← All Scenarios
The Scenario
Implementation
Handling Nested Arrays with Explode Functions.
Flattening complex data structures for relational analysis and downstream consumption.
Imagine an E-commerce platform where order data is stored in S3 as Parquet. Each row represents a single order_id, but contains a nested column items, which is an Array of structs.
Input Data (Before Explode)
| order_id | customer_id | items (Array of Structs) |
|---|---|---|
| ORD_101 | CUST_A | [{"p_id": "M1", "qty": 1}, {"p_id": "M2", "qty": 3}] |
| ORD_102 | CUST_B | [{"p_id": "L5", "qty": 1}] |
from pyspark.sql.functions import explode, col
# Load data from S3
df = spark.read.parquet("s3a://production-data/orders/")

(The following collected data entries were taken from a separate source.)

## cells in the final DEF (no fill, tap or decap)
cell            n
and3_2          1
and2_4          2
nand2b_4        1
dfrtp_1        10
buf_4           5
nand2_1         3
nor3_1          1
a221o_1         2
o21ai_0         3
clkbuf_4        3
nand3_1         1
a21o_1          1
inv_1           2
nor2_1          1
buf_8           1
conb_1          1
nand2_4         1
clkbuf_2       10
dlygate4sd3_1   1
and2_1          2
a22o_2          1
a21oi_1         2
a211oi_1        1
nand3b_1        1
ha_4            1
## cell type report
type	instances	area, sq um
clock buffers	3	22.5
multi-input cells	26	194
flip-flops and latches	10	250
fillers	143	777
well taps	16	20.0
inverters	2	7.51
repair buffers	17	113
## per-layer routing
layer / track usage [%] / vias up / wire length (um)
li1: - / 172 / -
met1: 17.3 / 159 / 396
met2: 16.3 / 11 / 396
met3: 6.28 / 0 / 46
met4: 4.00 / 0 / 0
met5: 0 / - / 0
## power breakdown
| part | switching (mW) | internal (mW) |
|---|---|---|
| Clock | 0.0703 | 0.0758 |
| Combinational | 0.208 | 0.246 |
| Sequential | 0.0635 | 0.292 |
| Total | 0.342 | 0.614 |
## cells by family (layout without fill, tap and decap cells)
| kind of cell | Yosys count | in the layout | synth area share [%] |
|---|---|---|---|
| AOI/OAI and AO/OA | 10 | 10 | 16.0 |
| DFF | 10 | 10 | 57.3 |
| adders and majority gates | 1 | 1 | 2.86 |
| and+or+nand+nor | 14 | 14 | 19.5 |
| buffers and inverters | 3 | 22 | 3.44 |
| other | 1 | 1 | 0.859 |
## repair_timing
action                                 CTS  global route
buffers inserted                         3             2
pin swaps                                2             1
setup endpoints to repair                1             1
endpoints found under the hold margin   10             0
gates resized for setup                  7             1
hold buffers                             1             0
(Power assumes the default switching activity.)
[src/rtl/exp_golomb_decoder.sv]
// Exp-Golomb ue(v)/se(v) decoder driving the upstream barrel shifter (prefix, then suffix).
// Optional te(v) range-1 support is enabled by defining EXP_GOLOMB_TE_EN.
module exp_golomb_decoder (
  input  logic        Clk,
  input  logic        Reset,
  input  logic [15:0] BitstreamShifted,
  input  logic        BarrelShifterReady,
  input  logic        Start,
  input  logic        Signed,
`ifdef EXP_GOLOMB_TE_EN
  input  logic        TeRange1,
`endif
  output logic        ShiftEn,
  output logic [4:0]  NumShift,
  output logic        Busy,
  output logic        Valid,
  output logic [15:0] Value,
  output logic        Error
);

  localparam logic [2:0] StIdle        = 3'd0;
  localparam logic [2:0] StPrefixShift = 3'd1;
  localparam logic [2:0] StWait        = 3'd2;
  localparam logic [2:0] StSuffixShift = 3'd3;
  localparam logic [2:0] StDone        = 3'd4;
  localparam logic [2:0] StErr         = 3'd5;

  logic [2:0]  state;
  logic [3:0]  lzReg;
  logic        signedReg;
  logic [15:0] suffixReg;
`ifdef EXP_GOLOMB_TE_EN
  logic        teReg;
  logic        teBit;
`endif

  logic [4:0]  lzComb;
  logic        found;
  logic [4:0]  suffixShamt;
  logic [15:0] suffixComb;
  logic [15:0] codeNum;
  logic [15:0] seValue;
  logic [15:0] decodedValue;

  always_comb begin
    lzComb = 5'd16;
    found  = 1'b0;
    for (int i = 0; i < 16; i++) begin
      if (!found && BitstreamShifted[15 - i]) begin
        lzComb = 5'(i);
        found  = 1'b1;
      end
    end
  end

  // Shift by 16 when LZ=0 yields an empty suffix.
  assign suffixShamt = 5'd16 - {1'b0, lzReg};
  assign suffixComb  = BitstreamShifted >> suffixShamt;

  assign codeNum = ((16'd1 << lzReg) - 16'd1) + suffixReg;
  assign seValue = codeNum[0] ? ((codeNum + 16'd1) >> 1) : (16'd0 - (codeNum >> 1));

  always_comb begin
    decodedValue = signedReg ? seValue : codeNum;
`ifdef EXP_GOLOMB_TE_EN
    if (teReg) decodedValue = {15'b0, ~teBit};
`endif
  end

  always_ff @(posedge Clk or posedge Reset) begin
    if (Reset) begin
      state     <= StIdle;
      lzReg     <= 4'd0;
      signedReg <= 1'b0;
      suffixReg <= 16'd0;
`ifdef EXP_GOLOMB_TE_EN
      teReg     <= 1'b0;
      teBit     <= 1'b0;
`endif
      ShiftEn   <= 1'b0;
      NumShift  <= 5'd0;
      Busy      <= 1'b0;
      Valid     <= 1'b0;
      Value     <= 16'd0;
      Error     <= 1'b0;
    end else begin
      case (state)
        StIdle: begin
          if (Start && BarrelShifterReady) begin
            signedReg <= Signed;
            Busy      <= 1'b1;
`ifdef EXP_GOLOMB_TE_EN
            teReg     <= TeRange1;
            if (TeRange1) begin
              teBit    <= BitstreamShifted[15];
              ShiftEn  <= 1'b1;
              NumShift <= 5'd1;
              state    <= StPrefixShift;
            end else
`endif
            if (lzComb == 5'd16) begin
              Error <= 1'b1;
              state <= StErr;
            end else begin
              lzReg    <= lzComb[3:0];
              ShiftEn  <= 1'b1;
              NumShift <= lzComb + 5'd1;
              state    <= StPrefixShift;
            end
          end
        end
        StPrefixShift: begin
          ShiftEn <= 1'b0;
`ifdef EXP_GOLOMB_TE_EN
          state   <= teReg ? StSuffixShift : StWait;
`else
          state   <= StWait;
`endif
        end
        StWait: begin
          suffixReg <= suffixComb;
          ShiftEn   <= (lzReg != 4'd0);
          NumShift  <= {1'b0, lzReg};
          state     <= StSuffixShift;
        end
        StSuffixShift: begin
          ShiftEn  <= 1'b0;
          NumShift <= 5'd0;
          Value    <= decodedValue;
          Valid    <= 1'b1;
          state    <= StDone;
        end
        StDone: begin
          Valid <= 1'b0;
          Busy  <= 1'b0;
          state <= StIdle;
        end
        StErr: begin
          Error <= 1'b0;
          Busy  <= 1'b0;
          state <= StIdle;
        end
        default: state <= StIdle;
      endcase
    end
  end

endmodule
**config.mk**
```make
export PLATFORM = sky130hd
export DESIGN_NAME = usb_crc_serializer
export DESIGN_NICKNAME = d
export VERILOG_FILES = /design/src/rtl/usb_crc_serializer.sv
export SDC_FILE = /design/constraint.sdc
export NUM_CORES = 1
export LEC_CHECK = 0
export CAP_MARGIN = 30
export CORE_MARGIN = 4
export CORE_UTILIZATION = 59
export DETAILED_ROUTE_END_ITERATION = 8
export PLACE_DENSITY = 0.85
export SYNTH_ARGS = -nofsm -noshare
export SYNTH_HDL_FRONTEND = slang
export SYNTH_SLANG_ARGS = --single-unit
export TNS_END_PERCENT = 20
```
**constraint.sdc**
```tcl
create_clock -name clk -period 6.8 [get_ports clk]
set_input_delay 0.68 -clock clk [delete_from_list [all_inputs] [get_ports clk]]
set_output_delay 0.68 -clock clk [all_outputs]
set_load 0.01 [all_outputs]
```
==> config.mk <==
export PLATFORM = sky130hd
export DESIGN_NAME = ps2_host_tx
export DESIGN_NICKNAME = d
export VERILOG_FILES = /design/src/rtl/ps2_host_tx.sv
export SDC_FILE = /design/constraint.sdc
export NUM_CORES = 1
export LEC_CHECK = 0
export CORE_UTILIZATION = 30
export DETAILED_ROUTE_END_ITERATION = 16
export PLACE_DENSITY = 0.45
export SYNTH_ARGS = -nofsm -noshare
export SYNTH_HDL_FRONTEND = slang
export SYNTH_SLANG_ARGS = --single-unit
==> constraint.sdc <==
create_clock -name fpgaclk -period 2.17 [get_ports fpgaclk]
set_input_delay 0.434 -clock fpgaclk [delete_from_list [all_inputs] [get_ports fpgaclk]]
set_output_delay 0.434 -clock fpgaclk [all_outputs]
set_load 0.05 [all_outputs]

# Explode the array into individual rows
df_exploded = df.withColumn("item", explode(col("items")))
# Select final columns
df_final = df_exploded.select(
"order_id",
col("item.p_id").alias("product_id"),
col("item.qty").alias("quantity")
)
Output Data (After Explode)
| order_id | product_id | quantity |
|---|---|---|
| ORD_101 | M1 | 1 |
| ORD_101 | M2 | 3 |
| ORD_102 | L5 | 1 |
Notice how ORD_101 is duplicated because it contained two items in the original array.
Interview Q&A
Q: What happens if the 'items' array is empty for a specific order?
With a standard explode, that order row will be filtered out entirely and disappear from the results. To keep the order in the results with null values for item fields, use explode_outer.
Q: Is exploding a "Wide" or "Narrow" transformation?
It is a Narrow transformation. Even though it creates new rows, each row is generated independently from a single parent row. No data needs to be shuffled across the network between executors.